Records shown →
┄┄┄┄┄┄┄┄┄┄┄┄┄┄┄┄┄┄┄┄
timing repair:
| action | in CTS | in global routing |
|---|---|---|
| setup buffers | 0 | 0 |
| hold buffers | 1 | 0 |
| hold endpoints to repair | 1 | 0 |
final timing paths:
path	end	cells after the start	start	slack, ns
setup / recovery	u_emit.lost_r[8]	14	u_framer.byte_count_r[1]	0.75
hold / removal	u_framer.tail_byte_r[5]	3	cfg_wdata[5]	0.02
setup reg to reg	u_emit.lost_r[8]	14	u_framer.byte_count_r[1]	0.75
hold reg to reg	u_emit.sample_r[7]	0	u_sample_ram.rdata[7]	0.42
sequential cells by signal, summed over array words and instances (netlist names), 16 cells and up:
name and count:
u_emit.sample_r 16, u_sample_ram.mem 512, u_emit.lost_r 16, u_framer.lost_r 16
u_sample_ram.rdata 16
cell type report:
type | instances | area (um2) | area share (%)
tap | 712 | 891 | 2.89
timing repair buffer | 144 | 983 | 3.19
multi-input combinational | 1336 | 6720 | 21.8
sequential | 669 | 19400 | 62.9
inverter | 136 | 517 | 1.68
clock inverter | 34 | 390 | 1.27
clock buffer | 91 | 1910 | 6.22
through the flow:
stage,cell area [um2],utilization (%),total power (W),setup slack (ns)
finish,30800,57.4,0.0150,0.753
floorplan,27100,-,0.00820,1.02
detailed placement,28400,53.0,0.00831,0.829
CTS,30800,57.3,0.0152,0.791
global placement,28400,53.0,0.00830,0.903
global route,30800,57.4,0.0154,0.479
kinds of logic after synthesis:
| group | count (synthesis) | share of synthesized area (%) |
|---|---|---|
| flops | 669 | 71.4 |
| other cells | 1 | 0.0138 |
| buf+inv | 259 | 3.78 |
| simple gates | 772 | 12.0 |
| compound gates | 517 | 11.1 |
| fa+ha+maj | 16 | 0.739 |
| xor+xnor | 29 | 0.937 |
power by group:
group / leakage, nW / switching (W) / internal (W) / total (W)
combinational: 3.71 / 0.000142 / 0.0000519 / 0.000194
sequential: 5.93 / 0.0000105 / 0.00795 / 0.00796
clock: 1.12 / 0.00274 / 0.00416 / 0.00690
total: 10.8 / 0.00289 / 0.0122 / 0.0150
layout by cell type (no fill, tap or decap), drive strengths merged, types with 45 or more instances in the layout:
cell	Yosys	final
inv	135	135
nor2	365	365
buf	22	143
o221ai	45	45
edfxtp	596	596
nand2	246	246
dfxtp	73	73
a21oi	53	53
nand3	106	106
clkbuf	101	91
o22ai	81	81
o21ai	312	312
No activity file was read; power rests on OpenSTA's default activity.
===== src/rtl/mfpe_pkg.sv =====
// Package for the meter frame parser with energy integration.
// Holds shared widths, character codes, phase and status encodings and the
// frame struct. No dependencies.
`timescale 1ns / 1ps
package mfpe_pkg;

  // Field widths
  localparam int BYTE_W     = 8;
  localparam int TIME_W     = 32;
  localparam int VALUE_W    = 20;
  localparam int COUNT_W    = 8;
  localparam int LIMIT_W    = 9;
  localparam int ENERGY_W   = 64;
  localparam int PRODUCT_W  = VALUE_W + TIME_W;
  localparam int MAX_FIELDS = 18;

  // Stream payload widths
  localparam int IN_TDATA_W  = 40;
  localparam int OUT_TDATA_W = 112;
  localparam int OUT_TUSER_W = 4;

  // Configuration register indexes
  localparam logic [1:0] CFG_FRAME_LIMIT   = 2'd0;
  localparam logic [1:0] CFG_READING_CMD   = 2'd1;
  localparam logic [1:0] CFG_READING_SUB   = 2'd2;

  // Configuration reset values
  localparam logic [LIMIT_W-1:0] FRAME_LIMIT_RST = 9'd511;
  localparam logic [BYTE_W-1:0]  READING_CMD_RST = 8'h64;  // 'd'
  localparam logic [BYTE_W-1:0]  READING_SUB_RST = 8'h2D;  // '-'

  // Characters of the line format
  localparam logic [BYTE_W-1:0] CH_START = 8'h23;  // '#'
  localparam logic [BYTE_W-1:0] CH_END   = 8'h3B;  // ';'
  localparam logic [BYTE_W-1:0] CH_SEP   = 8'h2C;  // ','
  localparam logic [BYTE_W-1:0] CH_PLUS  = 8'h2B;  // '+'
  localparam logic [BYTE_W-1:0] CH_MINUS = 8'h2D;  // '-'
  localparam logic [BYTE_W-1:0] CH_SPACE = 8'h20;
  localparam logic [BYTE_W-1:0] CH_TAB   = 8'h09;
  localparam logic [BYTE_W-1:0] CH_CR    = 8'h0D;
  localparam logic [BYTE_W-1:0] CH_ZERO  = 8'h30;
  localparam logic [BYTE_W-1:0] CH_NINE  = 8'h39;

  typedef enum logic [2:0] {
    PH_HUNT,
    PH_CMD,
    PH_SUB,
    PH_COUNT,
    PH_DATA
  } mfpe_phase_t;

  typedef enum logic [1:0] {
    NS_LEAD,
    NS_SIGN,
    NS_DIGITS,
    NS_DONE
  } mfpe_num_t;

  typedef enum logic [2:0] {
    ST_OK,
    ST_BAD_HEADER,
    ST_COUNT_NONPOS,
    ST_FEW_FIELDS,
    ST_OVERLONG,
    ST_TOO_MANY
  } mfpe_status_t;

  // Finished frame handed from the parser to the energy stage
  typedef struct packed {
    logic [BYTE_W-1:0]  cmd;
    logic [BYTE_W-1:0]  subcmd;
    logic [COUNT_W-1:0] decl;
    logic [VALUE_W-1:0] value;
    mfpe_status_t       status;
    logic               reading;
    logic               accumulate;
    logic [TIME_W-1:0]  dt;
  } mfpe_frame_t;

  function automatic logic is_space(input logic [BYTE_W-1:0] b);
    return (b == CH_SPACE) || ((b >= CH_TAB) && (b <= CH_CR));
  endfunction

  function automatic logic is_digit(input logic [BYTE_W-1:0] b);
    return (b >= CH_ZERO) && (b <= CH_NINE);
  endfunction

endpackage
===== src/rtl/pidw_div.sv =====
module pidw_div
(
    input  logic                                 clk,
    input  logic                                 rst_n,
    input  logic                                 start,
    input  logic signed [pidw_pkg::DIV_NUM_W-1:0] num,
    input  logic [pidw_pkg::DIV_DEN_W-1:0]        den,
    output pidw_pkg::div_stat_t                  stat,
    output logic signed [pidw_pkg::DIV_NUM_W-1:0] quot
);

    localparam int NUM_W = pidw_pkg::DIV_NUM_W;
    localparam int DEN_W = pidw_pkg::DIV_DEN_W;
    localparam int STEPS = NUM_W / 2;
    localparam int CNT_W = $clog2(STEPS);
    localparam logic [CNT_W-1:0] CNT_LAST = CNT_W'(STEPS - 1);

    logic [NUM_W-1:0] mag_reg;
    logic [DEN_W-1:0] rem_reg;
    logic [DEN_W-1:0] den_reg;
    logic             neg_reg;
    logic             zero_reg;
    logic             busy_reg;
    logic             done_reg;
    logic [CNT_W-1:0] cnt_reg;

    logic [DEN_W:0]   r1;
    logic [DEN_W:0]   r2;
    logic [DEN_W-1:0] s1;
    logic [DEN_W-1:0] rem_next;
    logic             q1;
    logic             q2;

    always_comb
    begin
        r1 = {rem_reg, mag_reg[NUM_W-1]};
        q1 = (r1 >= {1'b0, den_reg});
        s1 = q1 ? DEN_W'(r1 - {1'b0, den_reg}) : r1[DEN_W-1:0];
        r2 = {s1, mag_reg[NUM_W-2]};
        q2 = (r2 >= {1'b0, den_reg});
        rem_next = q2 ? DEN_W'(r2 - {1'b0, den_reg}) : r2[DEN_W-1:0];
    end

    always_ff @(posedge clk or negedge rst_n)
    begin
        if (!rst_n)
        begin
            mag_reg  <= '0;
            rem_reg  <= '0;
            den_reg  <= '0;
            neg_reg  <= 1'b0;
            zero_reg <= 1'b0;
            busy_reg <= 1'b0;
            done_reg <= 1'b0;
            cnt_reg  <= '0;
        end
        else
        begin
            done_reg <= 1'b0;
            if (start)
            begin
                mag_reg  <= num[NUM_W-1] ? NUM_W'(-num) : num;
                rem_reg  <= '0;
                den_reg  <= den;
                neg_reg  <= num[NUM_W-1];
                zero_reg <= (den == '0);
                busy_reg <= 1'b1;
                cnt_reg  <= '0;
            end
            else if (busy_reg)
            begin
                mag_reg <= {mag_reg[NUM_W-3:0], q1, q2};
                rem_reg <= rem_next;
                cnt_reg <= cnt_reg + 1'b1;
                if (cnt_reg == CNT_LAST)
                begin
                    busy_reg <= 1'b0;
                    done_reg <= 1'b1;
                end
            end
        end
    end

    assign stat.busy = busy_reg;
    assign stat.done = done_reg;
    assign quot = zero_reg ? '0 : (neg_reg ? NUM_W'(-mag_reg) : mag_reg);

endmodule
**src/rtl/alt_pkg.sv**
```systemverilog
// Shared types and constants for the advisory lock table.
package alt_pkg;

    localparam int MODE_W        = 2;
    localparam int HOLDER_W      = 7;
    localparam int KEY_W         = 32;
    localparam int SLOT_OUT_W    = 5;

    // bit positions inside the mode field
    localparam int MODE_EXCL_BIT    = 0;
    localparam int MODE_RELEASE_BIT = 1;

    typedef enum logic [1:0] {
        ST_GRANTED  = 2'd0,
        ST_CONFLICT = 2'd1,
        ST_NO_SLOT  = 2'd2,
        ST_RELEASED = 2'd3
    } t_status;

    typedef enum logic [1:0] {
        S_IDLE,
        S_MOD,
        S_SCAN,
        S_COMMIT
    } t_state;

    typedef struct packed {
        logic [MODE_W-1:0]   mode;
        logic [HOLDER_W-1:0] holder_id;
        logic [KEY_W-1:0]    lock_key;
    } t_req;

    typedef struct packed {
        t_status                 status;
        logic                    wake_waiters;
        logic [SLOT_OUT_W-1:0]   slot_used;
    } t_rsp;

    typedef struct packed {
        logic [HOLDER_W-1:0] holder;
        logic [KEY_W-1:0]    key;
        logic                excl;
    } t_entry;

endpackage

```
**src/rtl/alt_holder_mod.sv**
```systemverilog
// Holder id reduced modulo the holder count through a constant lookup table.
module alt_holder_mod #(
    parameter int HOLDER_COUNT = 128
) (
    input  logic                           i_clk,
    input  logic                           i_rst_n,
    input  logic                           i_load,
    input  logic [alt_pkg::HOLDER_W-1:0]   i_holder,
    output logic                           o_done,
    output logic [alt_pkg::HOLDER_W-1:0]   o_who
);
    import alt_pkg::*;

    localparam int HOLDER_VALUES = 2 ** HOLDER_W;
    localparam int MOD_TBL_W     = HOLDER_VALUES * HOLDER_W;

    // residue of every possible holder id, built at elaboration
    function automatic logic [MOD_TBL_W-1:0] build_mod_tbl();
        logic [MOD_TBL_W-1:0] tbl;
        tbl = '0;
        for (int i = 0; i < HOLDER_VALUES; i++) begin
            tbl[i*HOLDER_W +: HOLDER_W] = HOLDER_W'(i % HOLDER_COUNT);
        end
        return tbl;
    endfunction

    localparam logic [MOD_TBL_W-1:0] MOD_TBL = build_mod_tbl();

    logic [HOLDER_W-1:0] r_who;
    logic                r_done;

    always_ff @(posedge i_clk) begin
        if (!i_rst_n) begin
            r_done <= 1'b0;
        end else begin
            r_done <= i_load;
        end
    end

    always_ff @(posedge i_clk) begin
        if (i_load) begin
            r_who <= MOD_TBL[i_holder*HOLDER_W +: HOLDER_W];
        end
    end

    assign o_done = r_done;
    assign o_who  = r_who;

endmodule

```
**src/rtl/alt_entry_mem.sv**
```systemverilog
// Entry store: holder, key and exclusive mark, one write and one registered read port.
module alt_entry_mem #(
    parameter int DEPTH = 32
) (
    input  logic                      i_clk,
    input  logic                      i_we,
    input  logic [$clog2(DEPTH)-1:0]  i_waddr,
    input  alt_pkg::t_entry           i_wdata,
    input  logic [$clog2(DEPTH)-1:0]  i_raddr,
    output alt_pkg::t_entry           o_rdata
);
    import alt_pkg::*;

    t_entry r_mem [DEPTH];
    t_entry r_rdata;

    always_ff @(posedge i_clk) begin
        if (i_we) begin
            r_mem[i_waddr] <= i_wdata;
        end
        r_rdata <= r_mem[i_raddr];
    end

    assign o_rdata = r_rdata;

endmodule

```
**src/rtl/advisory_lock_table.sv**
```systemverilog
// Advisory lock table top level: request sequencer, slot scan and commit.
//
//  channel   direction  handshake              payload
//  request   in         start, busy            i_req (t_req)
//  result    out        o_rsp_valid (strobe)   o_rsp (t_rsp)
//
// A request passes from accept to the result strobe through the holder reduction
// table lookup, the scan through the entry memory's single read port, and the
// commit.
// busy is high from accept until the result strobe; one request at a time.
// Synchronous active-low reset empties the table; no clearing pass is needed.
// The result is held for exactly one cycle; the receiver cannot stall it.
module advisory_lock_table #(
    parameter int LOCK_SLOTS   = 32,
    parameter int HOLDER_COUNT = 128
) (
    input  logic          i_clk,
    input  logic          i_rst_n,
    input  logic          start,
    output logic          busy,
    input  alt_pkg::t_req i_req,
    output logic          o_rsp_valid,
    output alt_pkg::t_rsp o_rsp
);
    import alt_pkg::*;

    localparam int IDX_W = $clog2(LOCK_SLOTS);
    localparam int CNT_W = $clog2(LOCK_SLOTS + 1);
    localparam logic [CNT_W-1:0] SCAN_END = CNT_W'(LOCK_SLOTS);

    t_state                r_state, n_state;
    t_req                  r_req, n_req;
    logic [HOLDER_W-1:0]   r_who, n_who;
    logic [CNT_W-1:0]      r_idx, n_idx;
    logic [IDX_W-1:0]      r_cmp_idx, n_cmp_idx;
    logic                  r_cmp_vld, n_cmp_vld;
    logic [LOCK_SLOTS-1:0] r_valid, n_valid;
    logic [LOCK_SLOTS-1:0] r_mark, n_mark;
    logic                  r_conflict, n_conflict;
    logic                  r_have_free, n_have_free;
    logic                  r_have_own, n_have_own;
    logic [IDX_W-1:0]      r_first_free, n_first_free;
    logic [IDX_W-1:0]      r_own, n_own;
    t_rsp                  r_rsp, n_rsp;
    logic                  r_rsp_valid, n_rsp_valid;

    logic                  mod_load;
    logic                  mod_done;
    logic [HOLDER_W-1:0]   mod_who;
    logic                  mem_we;
    logic [IDX_W-1:0]      wr_addr;
    t_entry                wr_entry;
    t_entry                rd_entry;
    logic [IDX_W+SLOT_OUT_W-1:0] slot_ext;

    alt_holder_mod #(
        .HOLDER_COUNT (HOLDER_COUNT)
    ) u_mod (
        .i_clk    (i_clk),
        .i_rst_n  (i_rst_n),
        .i_load   (mod_load),
        .i_holder (r_req.holder_id),
        .o_done   (mod_done),
        .o_who    (mod_who)
    );

    alt_entry_mem #(
        .DEPTH (LOCK_SLOTS)
    ) u_mem (
        .i_clk   (i_clk),
        .i_we    (mem_we),
        .i_waddr (wr_addr),
        .i_wdata (wr_entry),
        .i_raddr (r_idx[IDX_W-1:0]),
        .o_rdata (rd_entry)
    );

    always_comb begin
        n_state      = r_state;
        n_req        = r_req;
        n_who        = r_who;
        n_idx        = r_idx;
        n_cmp_idx    = r_cmp_idx;
        n_cmp_vld    = r_cmp_vld;
        n_valid      = r_valid;
        n_mark       = r_mark;
        n_conflict   = r_conflict;
        n_have_free  = r_have_free;
        n_have_own   = r_have_own;
        n_first_free = r_first_free;
        n_own        = r_own;
        n_rsp        = r_rsp;
        n_rsp_valid  = 1'b0;
        mod_load     = 1'b0;
        mem_we       = 1'b0;
        wr_addr      = r_have_own ? r_own : r_first_free;
        wr_entry     = '{holder: r_who, key: r_req.lock_key,
                         excl: r_req.mode[MODE_EXCL_BIT]};
        slot_ext     = (IDX_W + SLOT_OUT_W)'(wr_addr);

        unique case (r_state)
            S_IDLE: begin
                if (start) begin
                    n_req   = i_req;
                    n_state = S_MOD;
                end
            end
            S_MOD: begin
                // the reduction unit is loaded in the first cycle here
                mod_load = !mod_done && (r_idx != '1);
                if (mod_load) begin
                    n_idx = '1;
                end
                if (mod_done) begin
                    n_who        = mod_who;
                    n_idx        = '0;
                    n_cmp_vld    = 1'b0;
                    n_mark       = '0;
                    n_conflict   = 1'b0;
                    n_have_free  = 1'b0;
                    n_have_own   = 1'b0;
                    n_first_free = '0;
                    n_own        = '0;
                    n_state      = S_SCAN;
                end
            end
            S_SCAN: begin
                // the memory read is registered, so each compare uses the previous scan index
                if (r_cmp_vld) begin
                    if (!r_valid[r_cmp_idx]) begin
                        if (!r_have_free) begin
                            n_first_free = r_cmp_idx;
                            n_have_free  = 1'b1;
                        end
                    end else if (rd_entry.holder == r_who) begin
                        n_own             = r_cmp_idx;
                        n_have_own        = 1'b1;
                        n_mark[r_cmp_idx] = 1'b1;
                    end else if (rd_entry.key == r_req.lock_key &&
                                 (r_req.mode[MODE_EXCL_BIT] || rd_entry.excl)) begin
                        n_conflict = 1'b1;
                    end
                end
                n_cmp_idx = r_idx[IDX_W-1:0];
                n_cmp_vld = (r_idx != SCAN_END);
                if (r_idx != SCAN_END) begin
                    n_idx = r_idx + 1'b1;
                end else begin
                    n_state = S_COMMIT;
                end
            end
            S_COMMIT: begin
                n_rsp_valid = 1'b1;
                n_state     = S_IDLE;
                priority if (r_req.mode[MODE_RELEASE_BIT]) begin
                    n_valid = r_valid & ~r_mark;
                    n_rsp   = '{status: ST_RELEASED, wake_waiters: |r_mark,
                                slot_used: '0};
                end else if (r_conflict) begin
                    n_rsp   = '{status: ST_CONFLICT, wake_waiters: 1'b0,
                                slot_used: '0};
                end else if (!r_have_own && !r_have_free) begin
                    n_rsp   = '{status: ST_NO_SLOT, wake_waiters: 1'b0,
                                slot_used: '0};
                end else begin
                    // keep the holder's last entry, drop its duplicates
                    mem_we  = 1'b1;
                    n_valid = (r_valid & ~r_mark) | (LOCK_SLOTS'(1) << wr_addr);
                    n_rsp   = '{status: ST_GRANTED, wake_waiters: 1'b1,
                                slot_used: slot_ext[SLOT_OUT_W-1:0]};
                end
            end
            default: begin
                n_state = S_IDLE;
            end
        endcase
    end

    always_ff @(posedge i_clk) begin
        if (!i_rst_n) begin
            r_state     <= S_IDLE;
            r_valid     <= '0;
            r_rsp_valid <= 1'b0;
            r_cmp_vld   <= 1'b0;
            r_idx       <= '0;
        end else begin
            r_state     <= n_state;
            r_valid     <= n_valid;
            r_rsp_valid <= n_rsp_valid;
            r_cmp_vld   <= n_cmp_vld;
            r_idx       <= (r_state == S_IDLE) ? '0 : n_idx;
        end
    end

    always_ff @(posedge i_clk) begin
        r_req        <= n_req;
        r_who        <= n_who;
        r_cmp_idx    <= n_cmp_idx;
        r_mark       <= n_mark;
        r_conflict   <= n_conflict;
        r_have_free  <= n_have_free;
        r_have_own   <= n_have_own;
        r_first_free <= n_first_free;
        r_own        <= n_own;
        r_rsp        <= n_rsp;
    end

    assign busy        = (r_state != S_IDLE);
    assign o_rsp_valid = r_rsp_valid;
    assign o_rsp       = r_rsp;

    a_rsp_pulse: assert property (@(posedge i_clk) disable iff (!i_rst_n)
        r_rsp_valid |=> !r_rsp_valid)
        else $error("result strobe longer than one cycle");

    a_commit_rsp: assert property (@(posedge i_clk) disable iff (!i_rst_n)
        (r_state == S_COMMIT) |=> (r_rsp_valid && r_state == S_IDLE))
        else $error("commit did not produce a result");

    a_accept_busy: assert property (@(posedge i_clk) disable iff (!i_rst_n)
        (start && !busy) |=> busy)
        else $error("accepted request did not raise busy");

    a_refused_quiet: assert property (@(posedge i_clk) disable iff (!i_rst_n)
        (r_rsp_valid && (r_rsp.status == ST_CONFLICT || r_rsp.status == ST_NO_SLOT))
        |-> (!r_rsp.wake_waiters && r_rsp.slot_used == '0))
        else $error("refused request reported wake or slot");

    a_grant_valid: assert property (@(posedge i_clk) disable iff (!i_rst_n)
        (r_state == S_COMMIT && mem_we) |=> r_valid[$past(wr_addr)])
        else $error("granted slot not marked valid");

endmodule
```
┄┄┄┄┄┄┄┄┄┄┄┄┄┄┄┄┄┄┄┄
Your instructions →
Give the exact lines, and only those, from the line containing "517 | 11.1 |" through the line containing "total: 10.8 / 0.00289 / 0.0122 / 0.0150" in the entries above.

Reply →
| compound gates | 517 | 11.1 |
| fa+ha+maj | 16 | 0.739 |
| xor+xnor | 29 | 0.937 |
power by group:
group / leakage, nW / switching (W) / internal (W) / total (W)
combinational: 3.71 / 0.000142 / 0.0000519 / 0.000194
sequential: 5.93 / 0.0000105 / 0.00795 / 0.00796
clock: 1.12 / 0.00274 / 0.00416 / 0.00690
total: 10.8 / 0.00289 / 0.0122 / 0.0150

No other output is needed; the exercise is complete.